• [PROBLEM DETAILS]: Beginning with the first line of the data below, reproduce every line unchanged, ending with the line that holds "export ABC_AREA = 1".

Extracted data entries:

┄┄┄┄┄┄

<file path="config.mk">
export PLATFORM = sky130hd
export DESIGN_NAME = irq_ctrl
export DESIGN_NICKNAME = d
export VERILOG_FILES = /design/src/rtl/irq_ctrl.sv
export SDC_FILE = /design/constraint.sdc
export NUM_CORES = 1
export LEC_CHECK = 0
export ABC_AREA = 1
export ABC_CLOCK_PERIOD_IN_PS = 1600
export BUFFER_PORTS_ARGS = -buffer_cell sky130_fd_sc_hd__buf_4
export CAP_MARGIN = 15
export CORE_MARGIN = 5
export CORE_UTILIZATION = 42
export DETAILED_ROUTE_END_ITERATION = 6
export PLACE_DENSITY = 0.82
export SYNTH_ARGS = -nofsm -noshare
export SYNTH_HDL_FRONTEND = slang
export SYNTH_SLANG_ARGS = --single-unit
</file>
<file path="constraint.sdc">
create_clock -name clk -period 1.6 [get_ports clk]
set_clock_uncertainty 0.1 [all_clocks]
set_input_delay 0.16 -clock clk [delete_from_list [all_inputs] [get_ports clk]]
set_output_delay 0.16 -clock clk [all_outputs]
set_load 0.005 [all_outputs]
</file>
<file path="src/rtl/irq_ctrl.sv">
// irq_ctrl: memory-mapped interrupt controller.
// Captures rising edges on the device request lines into pending bits, applies
// a per-source mask and a global enable, and presents the lowest-index eligible
// source to the CPU with a req/ack handshake. After the ack, no further request
// is raised until software writes end-of-interrupt to the CUR register.
module irq_ctrl #(
    parameter logic [15:0] BASE  = 16'h7F20,
    parameter int          N_SRC = 6
) (
    input  logic             clk,
    input  logic             reset,
    input  logic [15:0]      addr,
    input  logic             we,
    input  logic [31:0]      wd,
    output logic [31:0]      rd,
    input  logic [N_SRC-1:0] irq_in,
    output logic             int_req,
    output logic [2:0]       int_id,
    input  logic             int_ack
);

    typedef enum logic [1:0] {
        IDLE = 2'd0,
        REQ  = 2'd1,
        SERV = 2'd2
    } state_t;

    localparam logic [3:0] OFF_CTRL = 4'h0;
    localparam logic [3:0] OFF_MASK = 4'h4;
    localparam logic [3:0] OFF_PEND = 4'h8;
    localparam logic [3:0] OFF_CUR  = 4'hC;

    state_t             state;
    state_t             state_nxt;
    logic               ctrl_ge;
    logic [N_SRC-1:0]   mask;
    logic [N_SRC-1:0]   pending;
    logic [N_SRC-1:0]   irq_prev;
    logic               int_req_nxt;
    logic [2:0]         int_id_nxt;

    logic [15:0]        off;
    logic [3:0]         off_lo;
    logic               wr_ctrl;
    logic               wr_mask;
    logic               wr_pend;
    logic               wr_cur;
    logic               in_svc;
    logic               eoi;

    logic [N_SRC-1:0]   edge_det;
    logic [N_SRC-1:0]   eligible;
    logic [N_SRC-1:0]   id_onehot;
    logic               id_eligible;
    logic [2:0]         sel;
    logic               ack_take;
    logic [N_SRC-1:0]   clr;

    // Upper write-data and offset bits have no register behind them.
    logic               unused_bits;
    assign unused_bits = ^{wd, off[15:4]};

    // Only the low four bits of the offset select a register.
    assign off     = addr - BASE;
    assign off_lo  = off[3:0];
    assign wr_ctrl = we && (off_lo == OFF_CTRL);
    assign wr_mask = we && (off_lo == OFF_MASK);
    assign wr_pend = we && (off_lo == OFF_PEND);
    assign wr_cur  = we && (off_lo == OFF_CUR);

    // The in-service flag is exactly "FSM is in SERV".
    assign in_svc  = (state == SERV);
    assign eoi     = wr_cur && in_svc;

    assign edge_det = irq_in & ~irq_prev;
    assign eligible = ctrl_ge ? (pending & mask) : '0;

    // Lowest-index eligible source wins; index 0 has the highest priority.
    always_comb begin
        // NOTE: defaults first so every path assigns each output; no latch is inferred.
        sel = '0;
        for (int i = N_SRC - 1; i >= 0; i--) begin
            if (eligible[i]) sel = 3'(i);
        end
    end

    // One-hot view of the current int_id, used for ack-clear and retract test.
    always_comb begin
        id_onehot = '0;
        for (int i = 0; i < N_SRC; i++) begin
            id_onehot[i] = (int_id == 3'(i));
        end
    end

    assign id_eligible = |(eligible & id_onehot);

    // Bits to clear this cycle: software W1C plus the source just acknowledged.
    assign clr = (wr_pend ? wd[N_SRC-1:0] : '0) | (ack_take ? id_onehot : '0);

    // Bus-visible configuration registers.
    always_ff @(posedge clk) begin
        // NOTE: non-blocking (<=) for every register so all flops sample pre-edge values.
        if (reset) begin
            ctrl_ge <= 1'b0;
            mask    <= '0;
        end else begin
            if (wr_ctrl) ctrl_ge <= wd[0];
            if (wr_mask) mask    <= wd[N_SRC-1:0];
        end
    end

    // Edge capture and pending bits; a set in the same cycle as a clear wins.
    always_ff @(posedge clk) begin
        if (reset) begin
            pending  <= '0;
            irq_prev <= irq_in;
        end else begin
            pending  <= (pending & ~clr) | edge_det;
            irq_prev <= irq_in;
        end
    end

    // Handshake FSM: state register together with the registered CPU outputs.
    always_ff @(posedge clk) begin
        if (reset) begin
            state   <= IDLE;
            int_req <= 1'b0;
            int_id  <= '0;
        end else begin
            state   <= state_nxt;
            int_req <= int_req_nxt;
            int_id  <= int_id_nxt;
        end
    end

    // Handshake FSM: next state and next values of int_req / int_id.
    always_comb begin
        state_nxt   = state;
        int_req_nxt = int_req;
        int_id_nxt  = int_id;
        ack_take    = 1'b0;
        unique case (state)
            IDLE: begin
                int_req_nxt = 1'b0;
                if (|eligible) begin
                    int_id_nxt  = sel;
                    int_req_nxt = 1'b1;
                    state_nxt   = REQ;
                end
            end
            REQ: begin
                // An ack takes precedence over a simultaneous retract condition.
                if (int_ack) begin
                    ack_take    = 1'b1;
                    int_req_nxt = 1'b0;
                    state_nxt   = SERV;
                end else if (!id_eligible) begin
                    int_req_nxt = 1'b0;
                    state_nxt   = IDLE;
                end
            end
            SERV: begin
                int_req_nxt = 1'b0;
                if (eoi) state_nxt = IDLE;
            end
            default: begin
                int_req_nxt = 1'b0;
                state_nxt   = IDLE;
            end
        endcase
    end

    // Combinational read mux.
    always_comb begin
        rd = '0;
        unique case (off_lo)
            OFF_CTRL: rd = {31'b0, ctrl_ge};
            OFF_MASK: rd = {{(32-N_SRC){1'b0}}, mask};
            OFF_PEND: rd = {{(32-N_SRC){1'b0}}, pending};
            OFF_CUR:  rd = {in_svc, 28'b0, int_id};
            default:  rd = '0;
        endcase
    end

endmodule

</file>
Word-level counts from Yosys, hierarchy flattened
Index checks and enable logic that the tools add are counted.
{ "totals": {"word_cells": 62, "input_bits": 58, "out_inout_bits": 36, "ff_bits": 25} }
{ "classes": {"eq_ne": 13, "n_bitwise": 8, "reduce_logical": 12, "n_addsub": 1, "mux": 21} }
{ "ops": {"columns": ["op", "count"], "rows": [
  ["case mux 32 bit (4 select lines)", 1],
  ["AND 6 bit", 4],
  ["two-way mux 3 bit", 6],
  ["two-way mux 6 bit", 3],
  ["inverter 6 bit", 2],
  ["bitwise OR 6 bit", 2],
  ["OR reduction 6 bit", 2],
  ["== test 4 bit, second input constant", 2],
  ["two-way mux 2 bit", 4],
  ["== test 3 x 2 -> 1 bit, second input constant", 2],
  ["== test 3 bit, second input constant", 2],
  ["case mux 2 bit (3 select lines)", 1],
  ["logical AND 1 bit", 5],
  ["two-way mux 1 bit", 5],
  ["== test 4 x 3 -> 1 bit, second input constant", 1],
  ["logical NOT 4 bit", 1],
  ["subtractor 4 x 1 -> 4 bit, second input constant", 1],
  ["== test 3 x 1 -> 1 bit, second input constant", 1],
  ["logical NOT 3 bit", 1],
  ["inequality test 3 bit, second input constant", 1],
  ["AND reduction 3 bit", 1],
  ["== test 2 x 1 -> 1 bit, second input constant", 1],
  ["== test 2 bit, second input constant", 1],
  ["logical NOT 2 bit", 1],
  ["other kinds (4)", 4]
]} }

Longest topological paths before layout
Gate-level depths: netlist of run 1.
{ "logic_depth": {"depth_word": 8, "depth_mapped": 9, "ltp_nobuf": 8} }

Least setup slack after synthesis of run 1
OpenSTA, ideal clock, no wires.
{ "synth_timing": {"path_kind": "register to register", "startpoint": "reg ctrl_ge", "endpoint": "reg int_id[0]", "t_arrival_ps": 956, "setup_time_ps": 114, "stages_incl_launch_ff": 10, "setup_slack_ps": 431, "path_buffers": 1, "required_ps": 1386, "cell_sequence": "dfxtp_1 > buf_6 > nand3_4 > nand2_2 > nor2_4 > nand2_4 > nand2_4 > nand2_1 > nand2_1 > a21oi_2"} }
{ "synth_via": {"elab_chain_cells": 7} }
{ "synth_rtl": {"columns": ["item", "line_no", "rtl"], "rows": [
  ["from (decl)", "35", "logic ctrl_ge;"],
  ["from (signal assigned)", "107", "if (wr_ctrl) ctrl_ge <= wd[0];"],
  ["two-way mux 6 bit *", "76", "assign eligible = ctrl_ge ? (pending & mask) : '0;"],
  ["two-way mux 3 bit (6 in series)", "83", "if (eligible[i]) sel = 3'(i);"],
  ["to (signal assigned)", "132", "int_id <= int_id_nxt;"],
  ["to (decl)", "18", "output logic [2:0] int_id,"]
]} }
Every way passes the cells marked *; elsewhere a longest branch is shown, timed or not.
A chain may end at the register's enable or synchronous reset.

Worst setup path in the final report of run 1
{ "layout_timing": {"startpoint": "reg int_id[1]", "endpoint": "out rd[1]"} }
{ "layout_via": {"elab_chain_cells": 1} }
{ "layout_rtl": {"columns": ["item", "line_no", "rtl"], "rows": [
  ["case mux 32 bit (4 select lines)", "176", "unique case (off_lo)"],
  ["to (decl)", "15", "output logic [31:0] rd,"]
]} }
No other way between the ends.

==> metrics.md, run 1 <==
| Metric | Value |
|---|---|
| Detailed Routing Iterations Pass 1 | `4` |
| Fillers | `342` |
| Final #Nets | `slightly below 300` |
| Post-Route WL | `3502 µm` |
| Power Dens Cells | `619.2 nW/µm²` |
| Cell taking the most area after synthesis | `dfxtp_1` |
| Share of layout cells above drive strength 1 | `23.53%` |
| Fin crit period | `between 1.5 and 2 ns` |
| Max-slew violations | `0` |
| Vias in the first global route | `1317` |
| Row count | `21` |
| Max Buffers Root-to-Sink | `2` |
| Num CTS Buffers | `3` |
| Mapped Avg Cell Area | `7.501 µm²` |
| Peak Freq | `662.5 MHz` |
| ANT cells | `0` |
| I/O pins | `94` |
| Setup TNS | `0 ns` |
| Die Y | `69.17 µm` |
| Top cell type's share of synthesized area | `between 30% and 40%` |
| Synth cell types | `25` |
| Die area | `4784 µm²` |
| CP max FO | `6` |
| Final core utilization | `a little over half` |
| Commonest register cell after synthesis | `dfxtp_1` |
| Crit path kind | `reg -> out` |
| Final period utilization | `94.34%` |
| Avg WL per Cell | `12.33 µm` |
| Storage cell area | `a little over 500 µm²` |
| Most frequent cell after synthesis | `nand2_1` |
| Htree depth | `1` |
| Post-DP HPWL | `2677 µm` |
| Tot GR Track Use | `approximately 14%` |
| Clk sink count | `25` |
| HP Class | `in -> reg` |
| Ys async rst share | `0%` |
| Clk_lat worst skew | `0.33 ns` |
| Initial antenna violation count | `0` |
| Die width | `69.17 µm` |
| First-pass GRT wire length | `5616 µm` |
| DRC errors left | `0` |
| Initial Utilization | `43.71%` |
| GPL Wtd Cong | `0.9337` |
| Vias | `1341` |
| Core footprint | `3363 µm²` |
| Minimum hold slack | `~0.0059 ns` |
| Crit path capture type | `output pin` |
| Post-synth EDFFs | `0` |
| CP arrival | `1.25 ns` |
| Syn Inst Count | `196` |
| Leak Pwr | `0.7726 nW` |
| CTS tree | `done` |
| Total power | `1.099 mW` |
| Clock root cell | `clkbuf_4` |
| Area of the mapped netlist | `~1500 µm²` |
| RSZ-0062 raised after global routing | `false` |
| Seq cells post-synth | `25` |
| P&R area growth vs syn | `20.77%` |
| Total congestion overflow | `0` |
| Top cells by area, synth | `dfxtp_1 (34%), buf_4 (13%), nand2_1 (8.4%), inv_1 (5.9%), a21oi_1 (5.8%)` |
| Required time of the critical path | `roughly 1.3 ns` |
| Startpoint Class | `register` |
| Part of the Yosys area used for sequential elements | `34.04%` |
| Final setup viols | `0` |
| Post-route ant nets | `0` |
| Outcome | `completed` |
| Footprint of the multi-input gates | `748.2 µm²` |
| Top post-synthesis cells by count | `nand2_1 (33), buf_4 (25), dfxtp_1 (25), inv_1 (23), a21oi_1 (17)` |
| Max-cap violation count | `0` |
| Largest net degree at the start of global routing | `14` |
| IO buf count | `30` |
| Clk pin slew, worst setup/hold paths | `roughly 0.13 ns` |
| Hold Violations, Final | `0` |
| VDD IR-drop max | `0.2939 mV` |
| Synth Warn # | `0` |
| Vias per cell | `4.722` |
| Drt initial violations | `98` |
-- area by class of cell --
type                       instances  area share [%]
tap                               46           3.242
sequential                        25           28.33
timing repair buffer              42           19.31
multi-input combinational        141           42.14
clock buffer                       4           1.480
inverter                          26           5.497
-- placed cells by master (no fill, tap or decap), types with 6 or more instances in the layout --
master	netlist	final
a21oi_1	17	17
buf_4	25	31
conb_1	1	25
dfxtp_1	25	23
dlygate4sd3_1	0	11
inv_1	23	23
nand2_1	33	33
nand3_1	8	8
nor2_1	15	15
o211ai_1	6	6
o21ai_0	6	6
-- sequential cells by signal (all words and copies together) (netlist names) --
register  flops
irq_prev      6
mask          6
pending       6
int_id        3
state         2
ctrl_ge       1
int_req       1
-- logic make-up after synthesis --
family	after synthesis	synth area share, %
AO/OA/AOI/OAI	38	15.23
buffers and inverters	54	21.19
flip-flops	25	34.04
other	1	0.2551
AND/OR/NAND/NOR	78	29.28
-- per-layer routing --
metal  vias up  share of wire [%]  global-route usage, %
met4         0                4.4                  9.111
met5         -                  0                      0
met2        67                 48                  24.36
met3        19                8.8                  3.924
li1        675                  -                      -
met1       580                 39                  15.56
-- through the flow --
step | area (µm²) | std cells | setup WS [ns]
finish | 1775 | 284 | 0.09057
global route | 1775 | 284 | 0.004933
CTS | 1753 | 282 | 0.07244
detailed placement | 1637 | 269 | 0.1835
global placement | 1637 | 269 | 0.2144
floorplan | 1560 | 220 | 0.4308
-- final timing paths --
kind                    start  cells after the start    endpoint  slack (ns)
hold reg to reg   irq_prev[3]                      3  pending[3]        0.39
hold / removal        int_ack                      4    state[0]       0.006
setup reg to reg      ctrl_ge                      9   int_id[0]        0.25
setup / recovery    int_id[1]                      3       rd[1]        0.09
-- timing repair --
action                                 in CTS  in global routing
endpoints found under the hold margin      18                  2
setup endpoints to repair                   0                  2
hold buffers                                9                  2
resized for setup                           0                  2
setup buffers                               0                  0
-- critical path, stage by stage (launching register included) --
cell,delay [ns]
dfxtp_1,0.45
inv_1,0.11
o221ai_1,0.21
buf_4,0.15
-- power by group --
| group | switching, mW | internal, mW |
|---|---|---|
| combinational | 0.0730 | 0.0691 |
| sequential | 0.0186 | 0.645 |
| clock | 0.196 | 0.0980 |
No activity file was read; power rests on OpenSTA's default activity.
==> inputs of run 2 (changes only) <==
ABC_CLOCK_PERIOD_IN_PS = 2000   (was 1600)
CORE_UTILIZATION = 45   (was 42)
GPL_TIMING_DRIVEN = 0   (was not set)
PLACE_DENSITY = 0.87   (was 0.82)
clock period = 2 ns   (was 1.6 ns; I/O delays follow)
==> metrics.md, run 2 (synthesized netlist as in run 1, its figures left out) <==
| Metric | Value |
|---|---|
| Setup crit end | `rd[2]` |
| Htree depth | `1` |
| RSZ-0062 raised after global routing | `false` |
| Placed Cells | `294` |
| Clk sink count | `25` |
| Clock root cell | `clkbuf_4` |
| Clk pin slew, worst setup/hold paths | `0.14 ns` |
| Post-route ant nets | `0` |
| Final #Nets | `320` |
| Clk_lat worst skew | `0.33 ns` |
| Leak Pwr | `0.8992 nW` |
| I/O pins | `94` |
| ANT cells | `0` |
| Reg-to-reg endpoint | `int_req` |
| WP depth | `3` |
| Die width | `67.16 µm` |
| Post-Route WL | `3406 µm` |
| Total congestion overflow | `0` |
| Largest net degree at the start of global routing | `14` |
| Critical-path cell list | `inv_1 > o221ai_1 > buf_4` |
| VDD IR-drop max | `0.2840 mV` |
| Crit path capture type | `output pin` |
| Row count | `20` |
| CP peak stage delay | `0.44 ns` |
| IO buf count | `30` |
| Vias | `roughly 1.4k` |
| Fin crit period | `1.601 ns` |
| Commonest cells after routing, fill and taps aside | `buf_4 (55), nand2_1 (33), conb_1 (25), dfxtp_1 (25), inv_1 (23)` |
| Crit path kind | `reg -> out` |
| Critical path's slowest cell | `dfxtp_1` |
| Tot GR Track Use | `15.92%` |
| Final setup viols | `0` |
| Sw Pwr | `around 0.23 mW` |
| Fillers | `around 290` |
| CP max FO | `5` |
| CP delay by family, top | `flip-flops` |
| Setup TNS | `0 ns` |
| Vias per cell | `4.548` |
| Internal power | `between 0.6 and 0.7 mW` |
| Final period utilization | `around four fifths` |
| Num CTS Buffers | `3` |
| Die Y | `67.16 µm` |
| Initial Utilization | `approximately 47%` |
| Reg2reg start | `int_id[2]` |
| Drt initial violations | `66` |
| Sequential share of power | `58.3%` |
| Core footprint | `3103 µm²` |
| WHS Path Cells | `3` |
| Power Dens Cells | `469.5 nW/µm²` |
| GPL Wtd Cong | `0.9159` |
| HP Class | `in -> reg` |
| Startpoint Class | `register` |
| Detailed Routing Iterations Pass 1 | `4` |
| Hold Violations, Final | `0` |
| Setup Fix Bufs, Post-CTS | `0` |
| CP arrival | `approximately 1.3 ns` |
| CP Launch Point | `int_id[2]` |
| DRC errors left | `0` |
| Required time of the critical path | `roughly 1.7 ns` |
| Worst Path Buf+Inv | `2` |
| Biggest regs | `irq_prev: 6 flops, mask: 6 flops, pending: 6 flops` |
| CTS tree | `done` |
| Avg WL per Cell | `~11 µm` |
| First-pass GRT wire length | `around 5500 µm` |
| Commonest non-fill, non-tap cell in the layout | `buf_4` |
| Post-DP HPWL | `2711 µm` |
| Comb pwr share | `15.9%` |
| Non-Filler Instances | `305` |
| Outcome | `completed` |
| Reg2reg setup slack | `0.66 ns` |
| Sw frac | `roughly a quarter` |
| Max-cap violation count | `0` |
| Peak Freq | `624.5 MHz` |
| Vias in the first global route | `1231` |
| Reg2Reg Depth | `7` |
| Max-slew violations | `0` |
| Post_cts resized | `0` |
| Clock group share of total power | `25.8%` |
| Die area | `between 4000 and 5000 µm²` |
| P&R area growth vs syn | `31.74%` |
| Share of layout cells above drive strength 1 | `a little under a third` |
| Initial antenna violation count | `0` |
| Max Buffers Root-to-Sink | `2` |
-- run 2: cell types whose count changed in the layout (fill, tap and decap cells not counted), sizes merged --
cell         delta
dlygate4sd3     -4
clkbuf          +1
buf            +26
-- run 2: power by group through the flow --
stage	registers, mW	clock network (mW)	logic, mW
after detailed placement	0.541	0	0.131
after CTS	0.530	0.241	0.142
after floorplan	0.538	0	0.0841
after global routing	0.533	0.258	0.161
after global placement	0.540	0	0.129
final	0.530	0.235	0.145
-- run 2: repair_timing --
action	4_1_cts	5_1_grt
setup endpoints to repair	0	0
hold buffers	7	0
endpoints found under the hold margin	8	0
-- run 2: layer usage --
metal | up-vias | part of all wire [%] | routed length [µm] | GRT usage, %
li1 | 721 | - | - | -
met1 | 621 | 42 | 1441 | 21.14
met2 | 40 | 50 | 1687 | 26.75
met3 | 5 | 6.9 | 234 | 2.329
met4 | 0 | 1.3 | 43 | 4.557
met5 | - | 0 | 0 | 0
-- run 2: layout make-up --
cell class | instances | area [µm²] | area share, %
plain buffers | 28 | 214.0 | 11.05
clock buffers | 4 | 26.28 | 1.357
inverters | 26 | 97.59 | 5.039
multi-input cells | 141 | 748.2 | 38.63
flip-flops and latches | 25 | 500.5 | 25.84
well taps | 44 | 55.05 | 2.842
repair buffers | 37 | 295.3 | 15.25
-- run 2: through the flow --
| stage | util [%] | hold WS (ns) | worst slack [ns] | cell area (µm²) | power [mW] |
|---|---|---|---|---|---|
| after floorplan | - | 0.1277 | 0.8308 | 1560 | 0.6225 |
| after global placement | 59.31 | 0.2143 | 0.6229 | 1841 | 0.6697 |
| after detailed placement | 59.31 | 0.2156 | 0.6321 | 1841 | 0.6718 |
| after CTS | 62.42 | 0.02587 | 0.4205 | 1937 | 0.9132 |
| after global routing | 62.42 | 0.03247 | 0.3562 | 1937 | 0.9525 |
| final | 62.42 | 0.03085 | 0.3986 | 1937 | 0.9094 |
-- run 2: worst register-to-register path, cell delays in order (launching register included) --
cell     delay [ns]
dfxtp_1        0.44
inv_1          0.13
nand3_1        0.12
nor2_1         0.07
nor2_1         0.11
nand3_1        0.11
nand3_1        0.09
a21oi_1        0.06
-- run 2: worst min path at each step --
stage	endpoint	slack [ns]	startpoint
6_report	mask[4]	0.03	wd[4]
3_3_place_gp	irq_prev[3]	0.21	irq_in[3]
2_1_floorplan	irq_prev[0]	0.13	irq_in[0]
5_1_grt	mask[4]	0.03	wd[4]
4_1_cts	mask[4]	0.03	wd[4]
3_5_place_dp	irq_prev[0]	0.22	irq_in[0]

┄┄┄┄┄┄

• [ANSWER SECTION]:
<file path="config.mk">
export PLATFORM = sky130hd
export DESIGN_NAME = irq_ctrl
export DESIGN_NICKNAME = d
export VERILOG_FILES = /design/src/rtl/irq_ctrl.sv
export SDC_FILE = /design/constraint.sdc
export NUM_CORES = 1
export LEC_CHECK = 0
export ABC_AREA = 1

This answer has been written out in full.